• [Problem details]:
The entries below contain a line with "ltp_word = 6" and a line with "paths | 0.10 ns |". Quote exactly those two lines and all lines between them.

════════════════════

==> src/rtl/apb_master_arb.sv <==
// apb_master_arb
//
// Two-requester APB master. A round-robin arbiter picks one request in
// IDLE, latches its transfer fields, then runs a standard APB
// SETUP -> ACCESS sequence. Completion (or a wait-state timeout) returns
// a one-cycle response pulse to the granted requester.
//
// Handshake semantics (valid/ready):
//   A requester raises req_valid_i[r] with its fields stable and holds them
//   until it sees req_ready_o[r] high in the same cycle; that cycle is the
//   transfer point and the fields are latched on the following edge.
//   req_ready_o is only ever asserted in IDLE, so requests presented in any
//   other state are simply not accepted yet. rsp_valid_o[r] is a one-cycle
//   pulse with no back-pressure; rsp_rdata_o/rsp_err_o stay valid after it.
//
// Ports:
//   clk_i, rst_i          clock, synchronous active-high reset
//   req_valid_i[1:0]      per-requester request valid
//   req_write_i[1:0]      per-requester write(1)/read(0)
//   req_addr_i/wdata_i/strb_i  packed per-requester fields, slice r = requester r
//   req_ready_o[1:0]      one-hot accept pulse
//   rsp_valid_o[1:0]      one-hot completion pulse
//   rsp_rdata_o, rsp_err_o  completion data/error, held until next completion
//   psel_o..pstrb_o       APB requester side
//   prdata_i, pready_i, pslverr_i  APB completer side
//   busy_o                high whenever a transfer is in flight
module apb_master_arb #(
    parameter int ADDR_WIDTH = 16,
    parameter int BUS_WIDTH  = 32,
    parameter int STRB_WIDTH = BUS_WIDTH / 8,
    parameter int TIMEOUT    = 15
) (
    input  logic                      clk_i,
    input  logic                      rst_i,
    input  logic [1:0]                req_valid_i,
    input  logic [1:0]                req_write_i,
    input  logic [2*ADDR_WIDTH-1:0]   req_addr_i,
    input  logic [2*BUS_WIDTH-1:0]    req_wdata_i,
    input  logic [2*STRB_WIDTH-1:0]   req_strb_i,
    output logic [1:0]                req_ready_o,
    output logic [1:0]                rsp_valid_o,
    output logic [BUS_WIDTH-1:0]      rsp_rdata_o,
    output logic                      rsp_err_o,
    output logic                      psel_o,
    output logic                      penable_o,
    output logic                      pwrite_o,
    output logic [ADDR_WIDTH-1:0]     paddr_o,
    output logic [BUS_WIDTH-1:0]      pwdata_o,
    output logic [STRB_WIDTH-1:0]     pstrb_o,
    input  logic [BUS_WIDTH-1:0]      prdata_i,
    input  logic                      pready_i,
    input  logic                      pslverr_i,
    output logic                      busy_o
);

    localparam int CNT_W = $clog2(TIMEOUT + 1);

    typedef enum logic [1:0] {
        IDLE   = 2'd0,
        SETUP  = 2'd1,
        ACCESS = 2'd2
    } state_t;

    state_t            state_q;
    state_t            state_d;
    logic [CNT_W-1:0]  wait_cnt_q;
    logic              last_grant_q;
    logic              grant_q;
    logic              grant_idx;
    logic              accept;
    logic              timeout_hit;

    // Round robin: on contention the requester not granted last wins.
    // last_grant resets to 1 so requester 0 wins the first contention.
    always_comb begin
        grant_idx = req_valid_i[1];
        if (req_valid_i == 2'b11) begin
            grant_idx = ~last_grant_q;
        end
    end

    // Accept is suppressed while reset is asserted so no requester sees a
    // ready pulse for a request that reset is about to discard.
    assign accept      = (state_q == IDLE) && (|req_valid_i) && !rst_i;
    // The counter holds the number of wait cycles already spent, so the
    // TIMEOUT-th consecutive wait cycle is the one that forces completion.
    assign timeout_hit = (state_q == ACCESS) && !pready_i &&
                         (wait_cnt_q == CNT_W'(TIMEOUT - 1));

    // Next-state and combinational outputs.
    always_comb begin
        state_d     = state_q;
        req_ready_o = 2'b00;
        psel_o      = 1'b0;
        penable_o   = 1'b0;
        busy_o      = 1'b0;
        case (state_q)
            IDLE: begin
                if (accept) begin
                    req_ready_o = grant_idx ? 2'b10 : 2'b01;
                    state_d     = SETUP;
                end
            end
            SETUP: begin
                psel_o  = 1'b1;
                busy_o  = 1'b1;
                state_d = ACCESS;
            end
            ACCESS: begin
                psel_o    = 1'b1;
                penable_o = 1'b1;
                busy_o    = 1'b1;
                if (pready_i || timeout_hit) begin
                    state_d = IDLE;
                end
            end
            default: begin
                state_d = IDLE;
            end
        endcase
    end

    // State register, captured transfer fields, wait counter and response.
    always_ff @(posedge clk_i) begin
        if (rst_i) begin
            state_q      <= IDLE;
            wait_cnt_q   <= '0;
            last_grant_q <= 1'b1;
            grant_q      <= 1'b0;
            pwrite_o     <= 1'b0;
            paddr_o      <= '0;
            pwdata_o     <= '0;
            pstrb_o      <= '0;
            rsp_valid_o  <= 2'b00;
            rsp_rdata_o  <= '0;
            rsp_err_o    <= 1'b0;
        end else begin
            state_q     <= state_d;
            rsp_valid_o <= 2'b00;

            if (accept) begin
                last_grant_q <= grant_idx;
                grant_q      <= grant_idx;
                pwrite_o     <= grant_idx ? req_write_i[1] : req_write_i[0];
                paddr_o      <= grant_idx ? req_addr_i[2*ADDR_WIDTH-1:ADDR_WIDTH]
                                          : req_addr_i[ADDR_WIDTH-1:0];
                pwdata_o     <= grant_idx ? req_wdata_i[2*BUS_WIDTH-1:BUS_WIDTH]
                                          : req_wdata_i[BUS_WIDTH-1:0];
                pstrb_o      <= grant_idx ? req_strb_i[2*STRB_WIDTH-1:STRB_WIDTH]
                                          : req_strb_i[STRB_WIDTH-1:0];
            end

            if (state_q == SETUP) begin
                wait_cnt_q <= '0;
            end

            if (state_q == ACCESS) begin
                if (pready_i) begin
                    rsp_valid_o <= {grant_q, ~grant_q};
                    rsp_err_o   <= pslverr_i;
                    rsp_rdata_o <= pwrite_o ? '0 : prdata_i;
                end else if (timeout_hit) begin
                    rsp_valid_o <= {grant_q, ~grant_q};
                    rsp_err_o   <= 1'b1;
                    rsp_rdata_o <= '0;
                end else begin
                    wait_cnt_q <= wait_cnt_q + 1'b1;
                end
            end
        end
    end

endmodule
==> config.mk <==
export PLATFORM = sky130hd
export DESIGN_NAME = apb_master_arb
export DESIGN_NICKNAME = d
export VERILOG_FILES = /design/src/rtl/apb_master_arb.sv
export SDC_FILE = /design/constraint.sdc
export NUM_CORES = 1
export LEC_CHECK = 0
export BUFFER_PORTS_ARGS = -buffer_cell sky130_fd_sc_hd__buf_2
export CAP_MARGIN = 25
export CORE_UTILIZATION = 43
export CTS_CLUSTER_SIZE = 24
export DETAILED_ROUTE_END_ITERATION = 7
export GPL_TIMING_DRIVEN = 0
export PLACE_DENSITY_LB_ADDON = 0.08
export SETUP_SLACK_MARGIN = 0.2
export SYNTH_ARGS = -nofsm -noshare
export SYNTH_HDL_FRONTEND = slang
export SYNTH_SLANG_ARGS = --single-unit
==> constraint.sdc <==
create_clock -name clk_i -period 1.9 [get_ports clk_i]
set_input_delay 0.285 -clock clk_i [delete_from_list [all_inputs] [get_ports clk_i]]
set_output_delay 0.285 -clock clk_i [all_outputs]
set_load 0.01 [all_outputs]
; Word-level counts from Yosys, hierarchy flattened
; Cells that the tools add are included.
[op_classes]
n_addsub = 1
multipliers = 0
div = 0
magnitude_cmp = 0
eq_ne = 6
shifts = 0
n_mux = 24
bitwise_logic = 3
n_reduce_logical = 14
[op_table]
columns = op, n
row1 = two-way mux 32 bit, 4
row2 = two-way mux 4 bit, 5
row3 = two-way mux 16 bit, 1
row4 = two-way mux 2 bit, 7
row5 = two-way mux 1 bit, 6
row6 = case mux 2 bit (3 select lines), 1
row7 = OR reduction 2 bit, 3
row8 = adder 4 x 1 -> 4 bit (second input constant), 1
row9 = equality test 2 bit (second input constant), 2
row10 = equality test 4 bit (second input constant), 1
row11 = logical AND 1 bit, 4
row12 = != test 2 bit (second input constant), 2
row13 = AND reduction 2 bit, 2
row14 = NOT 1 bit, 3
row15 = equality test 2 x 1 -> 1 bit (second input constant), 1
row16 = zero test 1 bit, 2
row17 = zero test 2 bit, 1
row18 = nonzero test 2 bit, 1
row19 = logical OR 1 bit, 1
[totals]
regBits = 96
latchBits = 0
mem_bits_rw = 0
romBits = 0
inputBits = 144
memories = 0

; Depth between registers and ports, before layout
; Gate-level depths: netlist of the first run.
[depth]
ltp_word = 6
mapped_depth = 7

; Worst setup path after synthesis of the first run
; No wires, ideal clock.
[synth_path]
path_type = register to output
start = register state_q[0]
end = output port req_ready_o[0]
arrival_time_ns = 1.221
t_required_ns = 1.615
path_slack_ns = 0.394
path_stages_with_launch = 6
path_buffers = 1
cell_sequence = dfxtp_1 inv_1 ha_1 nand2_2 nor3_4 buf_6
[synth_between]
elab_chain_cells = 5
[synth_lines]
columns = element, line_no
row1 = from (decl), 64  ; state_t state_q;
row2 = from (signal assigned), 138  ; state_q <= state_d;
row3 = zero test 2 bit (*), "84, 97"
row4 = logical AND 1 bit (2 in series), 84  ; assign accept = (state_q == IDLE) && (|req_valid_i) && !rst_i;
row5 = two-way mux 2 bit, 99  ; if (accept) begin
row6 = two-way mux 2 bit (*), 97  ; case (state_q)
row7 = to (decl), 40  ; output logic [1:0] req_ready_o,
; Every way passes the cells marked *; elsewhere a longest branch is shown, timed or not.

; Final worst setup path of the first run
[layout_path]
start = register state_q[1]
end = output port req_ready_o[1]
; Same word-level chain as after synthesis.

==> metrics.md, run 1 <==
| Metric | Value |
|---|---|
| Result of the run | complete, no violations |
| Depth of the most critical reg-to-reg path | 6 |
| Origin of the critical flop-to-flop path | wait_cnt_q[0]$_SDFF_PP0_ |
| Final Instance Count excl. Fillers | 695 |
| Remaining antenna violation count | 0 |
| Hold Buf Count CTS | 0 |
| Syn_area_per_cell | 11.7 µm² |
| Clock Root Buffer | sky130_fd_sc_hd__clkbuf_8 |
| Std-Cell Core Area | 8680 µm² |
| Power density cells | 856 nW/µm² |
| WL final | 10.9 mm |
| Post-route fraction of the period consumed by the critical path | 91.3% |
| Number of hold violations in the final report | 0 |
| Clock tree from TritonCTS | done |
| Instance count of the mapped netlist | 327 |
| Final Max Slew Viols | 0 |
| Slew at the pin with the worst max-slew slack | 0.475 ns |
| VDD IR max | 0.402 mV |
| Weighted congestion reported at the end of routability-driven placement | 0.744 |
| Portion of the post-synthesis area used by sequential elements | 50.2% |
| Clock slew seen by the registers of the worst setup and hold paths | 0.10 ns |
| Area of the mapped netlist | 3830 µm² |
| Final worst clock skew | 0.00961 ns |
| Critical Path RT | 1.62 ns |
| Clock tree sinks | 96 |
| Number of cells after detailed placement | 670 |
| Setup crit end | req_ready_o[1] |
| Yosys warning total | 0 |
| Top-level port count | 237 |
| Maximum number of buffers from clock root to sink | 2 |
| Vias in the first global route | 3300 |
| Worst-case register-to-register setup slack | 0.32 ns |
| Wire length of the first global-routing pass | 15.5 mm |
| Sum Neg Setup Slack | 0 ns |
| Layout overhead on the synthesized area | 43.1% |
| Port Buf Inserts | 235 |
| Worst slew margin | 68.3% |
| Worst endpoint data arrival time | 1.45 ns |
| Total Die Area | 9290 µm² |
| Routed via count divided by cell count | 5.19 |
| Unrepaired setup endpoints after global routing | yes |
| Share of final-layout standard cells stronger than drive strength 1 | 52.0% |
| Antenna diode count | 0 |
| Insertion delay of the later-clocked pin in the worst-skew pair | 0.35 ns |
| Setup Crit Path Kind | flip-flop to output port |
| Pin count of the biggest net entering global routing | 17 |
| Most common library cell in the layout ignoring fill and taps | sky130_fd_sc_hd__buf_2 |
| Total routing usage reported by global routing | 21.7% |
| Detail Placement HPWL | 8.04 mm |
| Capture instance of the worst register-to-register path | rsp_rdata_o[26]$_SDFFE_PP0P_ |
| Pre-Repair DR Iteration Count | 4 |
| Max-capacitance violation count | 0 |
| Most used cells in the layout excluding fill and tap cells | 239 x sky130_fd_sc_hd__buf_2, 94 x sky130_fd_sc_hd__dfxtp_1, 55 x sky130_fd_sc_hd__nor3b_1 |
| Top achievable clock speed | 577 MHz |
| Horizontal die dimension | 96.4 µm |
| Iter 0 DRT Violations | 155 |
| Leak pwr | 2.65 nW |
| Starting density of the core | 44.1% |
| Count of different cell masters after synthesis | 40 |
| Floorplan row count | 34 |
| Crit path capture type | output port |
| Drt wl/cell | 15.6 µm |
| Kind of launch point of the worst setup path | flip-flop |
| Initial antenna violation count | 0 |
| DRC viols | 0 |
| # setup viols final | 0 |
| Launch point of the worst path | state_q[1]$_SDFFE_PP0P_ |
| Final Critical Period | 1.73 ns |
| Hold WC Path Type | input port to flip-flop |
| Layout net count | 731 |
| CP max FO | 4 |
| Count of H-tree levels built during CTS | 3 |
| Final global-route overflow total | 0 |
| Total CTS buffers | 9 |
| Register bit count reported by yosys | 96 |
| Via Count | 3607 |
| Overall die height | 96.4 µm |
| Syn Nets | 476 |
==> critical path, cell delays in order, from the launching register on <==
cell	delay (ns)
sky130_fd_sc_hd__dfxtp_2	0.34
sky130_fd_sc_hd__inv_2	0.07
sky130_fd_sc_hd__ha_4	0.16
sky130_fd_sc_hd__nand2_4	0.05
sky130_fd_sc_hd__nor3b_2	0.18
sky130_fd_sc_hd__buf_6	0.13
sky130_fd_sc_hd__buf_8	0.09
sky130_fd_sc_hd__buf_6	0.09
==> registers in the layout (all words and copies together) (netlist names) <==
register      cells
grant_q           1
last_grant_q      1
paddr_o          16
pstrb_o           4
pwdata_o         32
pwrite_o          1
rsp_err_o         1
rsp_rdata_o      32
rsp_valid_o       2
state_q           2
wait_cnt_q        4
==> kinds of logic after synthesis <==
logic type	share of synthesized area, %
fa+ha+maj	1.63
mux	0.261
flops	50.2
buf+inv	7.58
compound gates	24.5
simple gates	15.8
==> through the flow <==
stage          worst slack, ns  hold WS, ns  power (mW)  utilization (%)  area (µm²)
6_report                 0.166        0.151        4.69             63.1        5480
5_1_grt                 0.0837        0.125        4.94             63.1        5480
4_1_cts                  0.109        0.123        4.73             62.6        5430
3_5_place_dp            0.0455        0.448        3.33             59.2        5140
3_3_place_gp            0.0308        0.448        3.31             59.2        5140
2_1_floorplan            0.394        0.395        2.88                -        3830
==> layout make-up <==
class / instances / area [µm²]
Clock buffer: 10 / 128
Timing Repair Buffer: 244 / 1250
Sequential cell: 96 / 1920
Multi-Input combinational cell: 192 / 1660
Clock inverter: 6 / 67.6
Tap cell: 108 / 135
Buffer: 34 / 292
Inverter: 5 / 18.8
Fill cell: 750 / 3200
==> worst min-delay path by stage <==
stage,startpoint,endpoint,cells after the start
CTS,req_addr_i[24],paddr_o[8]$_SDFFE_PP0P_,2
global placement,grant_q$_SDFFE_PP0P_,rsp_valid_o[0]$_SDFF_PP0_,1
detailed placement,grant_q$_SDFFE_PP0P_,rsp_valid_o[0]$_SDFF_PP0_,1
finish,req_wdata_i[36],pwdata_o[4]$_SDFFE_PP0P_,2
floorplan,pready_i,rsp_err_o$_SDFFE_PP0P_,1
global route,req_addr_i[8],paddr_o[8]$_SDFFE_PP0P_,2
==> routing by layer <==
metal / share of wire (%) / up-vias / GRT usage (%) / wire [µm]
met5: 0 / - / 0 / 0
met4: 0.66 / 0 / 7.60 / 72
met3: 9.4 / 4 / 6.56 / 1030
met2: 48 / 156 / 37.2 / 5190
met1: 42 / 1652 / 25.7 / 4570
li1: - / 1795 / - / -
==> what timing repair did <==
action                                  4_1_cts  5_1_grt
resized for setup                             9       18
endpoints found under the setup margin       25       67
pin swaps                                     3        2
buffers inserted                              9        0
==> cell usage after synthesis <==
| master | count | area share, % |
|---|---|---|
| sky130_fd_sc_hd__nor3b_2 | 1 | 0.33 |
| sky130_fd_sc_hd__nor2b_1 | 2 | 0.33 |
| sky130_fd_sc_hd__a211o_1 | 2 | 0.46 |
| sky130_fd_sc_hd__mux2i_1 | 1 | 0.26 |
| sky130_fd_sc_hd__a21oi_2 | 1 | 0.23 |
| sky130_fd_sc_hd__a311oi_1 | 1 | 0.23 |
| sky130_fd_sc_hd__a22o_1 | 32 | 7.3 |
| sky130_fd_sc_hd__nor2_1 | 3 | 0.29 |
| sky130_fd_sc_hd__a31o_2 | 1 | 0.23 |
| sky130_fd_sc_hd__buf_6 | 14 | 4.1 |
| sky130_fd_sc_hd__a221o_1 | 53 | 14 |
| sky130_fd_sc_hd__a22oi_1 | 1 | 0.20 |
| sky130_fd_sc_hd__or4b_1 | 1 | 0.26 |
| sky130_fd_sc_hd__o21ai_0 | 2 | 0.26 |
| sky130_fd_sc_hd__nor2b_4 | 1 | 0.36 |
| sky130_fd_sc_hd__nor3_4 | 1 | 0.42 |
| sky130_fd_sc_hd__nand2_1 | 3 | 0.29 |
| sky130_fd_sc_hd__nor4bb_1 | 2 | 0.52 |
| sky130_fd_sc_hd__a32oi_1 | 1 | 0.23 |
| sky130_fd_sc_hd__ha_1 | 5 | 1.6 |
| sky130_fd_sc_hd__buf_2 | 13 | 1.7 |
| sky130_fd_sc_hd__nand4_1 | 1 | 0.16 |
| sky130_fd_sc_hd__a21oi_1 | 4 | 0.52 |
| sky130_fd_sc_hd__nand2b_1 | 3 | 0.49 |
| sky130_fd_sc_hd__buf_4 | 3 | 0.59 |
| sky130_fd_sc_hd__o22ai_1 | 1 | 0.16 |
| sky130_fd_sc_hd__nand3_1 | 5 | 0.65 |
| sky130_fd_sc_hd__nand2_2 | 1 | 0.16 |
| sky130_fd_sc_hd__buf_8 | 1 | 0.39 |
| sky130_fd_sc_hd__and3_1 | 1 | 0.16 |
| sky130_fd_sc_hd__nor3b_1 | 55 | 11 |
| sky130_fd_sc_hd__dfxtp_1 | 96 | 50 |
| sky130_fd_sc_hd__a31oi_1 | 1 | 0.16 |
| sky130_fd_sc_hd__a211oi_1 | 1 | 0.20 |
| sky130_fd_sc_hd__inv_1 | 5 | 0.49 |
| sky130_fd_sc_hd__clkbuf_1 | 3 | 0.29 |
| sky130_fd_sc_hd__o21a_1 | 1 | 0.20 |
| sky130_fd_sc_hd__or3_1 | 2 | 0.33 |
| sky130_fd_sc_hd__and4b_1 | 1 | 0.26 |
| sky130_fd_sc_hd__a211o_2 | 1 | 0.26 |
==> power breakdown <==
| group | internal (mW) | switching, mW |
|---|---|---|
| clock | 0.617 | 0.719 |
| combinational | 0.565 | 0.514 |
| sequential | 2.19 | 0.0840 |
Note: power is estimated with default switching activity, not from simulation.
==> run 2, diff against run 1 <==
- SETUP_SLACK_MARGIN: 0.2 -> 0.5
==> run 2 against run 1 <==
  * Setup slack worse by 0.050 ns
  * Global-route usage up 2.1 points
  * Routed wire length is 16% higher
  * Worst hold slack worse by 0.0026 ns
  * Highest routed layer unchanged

════════════════════

• [Result of this exercise]:
ltp_word = 6
mapped_depth = 7

; Worst setup path after synthesis of the first run
; No wires, ideal clock.
[synth_path]
path_type = register to output
start = register state_q[0]
end = output port req_ready_o[0]
arrival_time_ns = 1.221
t_required_ns = 1.615
path_slack_ns = 0.394
path_stages_with_launch = 6
path_buffers = 1
cell_sequence = dfxtp_1 inv_1 ha_1 nand2_2 nor3_4 buf_6
[synth_between]
elab_chain_cells = 5
[synth_lines]
columns = element, line_no
row1 = from (decl), 64  ; state_t state_q;
row2 = from (signal assigned), 138  ; state_q <= state_d;
row3 = zero test 2 bit (*), "84, 97"
row4 = logical AND 1 bit (2 in series), 84  ; assign accept = (state_q == IDLE) && (|req_valid_i) && !rst_i;
row5 = two-way mux 2 bit, 99  ; if (accept) begin
row6 = two-way mux 2 bit (*), 97  ; case (state_q)
row7 = to (decl), 40  ; output logic [1:0] req_ready_o,
; Every way passes the cells marked *; elsewhere a longest branch is shown, timed or not.

; Final worst setup path of the first run
[layout_path]
start = register state_q[1]
end = output port req_ready_o[1]
; Same word-level chain as after synthesis.

==> metrics.md, run 1 <==
| Metric | Value |
|---|---|
| Result of the run | complete, no violations |
| Depth of the most critical reg-to-reg path | 6 |
| Origin of the critical flop-to-flop path | wait_cnt_q[0]$_SDFF_PP0_ |
| Final Instance Count excl. Fillers | 695 |
| Remaining antenna violation count | 0 |
| Hold Buf Count CTS | 0 |
| Syn_area_per_cell | 11.7 µm² |
| Clock Root Buffer | sky130_fd_sc_hd__clkbuf_8 |
| Std-Cell Core Area | 8680 µm² |
| Power density cells | 856 nW/µm² |
| WL final | 10.9 mm |
| Post-route fraction of the period consumed by the critical path | 91.3% |
| Number of hold violations in the final report | 0 |
| Clock tree from TritonCTS | done |
| Instance count of the mapped netlist | 327 |
| Final Max Slew Viols | 0 |
| Slew at the pin with the worst max-slew slack | 0.475 ns |
| VDD IR max | 0.402 mV |
| Weighted congestion reported at the end of routability-driven placement | 0.744 |
| Portion of the post-synthesis area used by sequential elements | 50.2% |
| Clock slew seen by the registers of the worst setup and hold paths | 0.10 ns |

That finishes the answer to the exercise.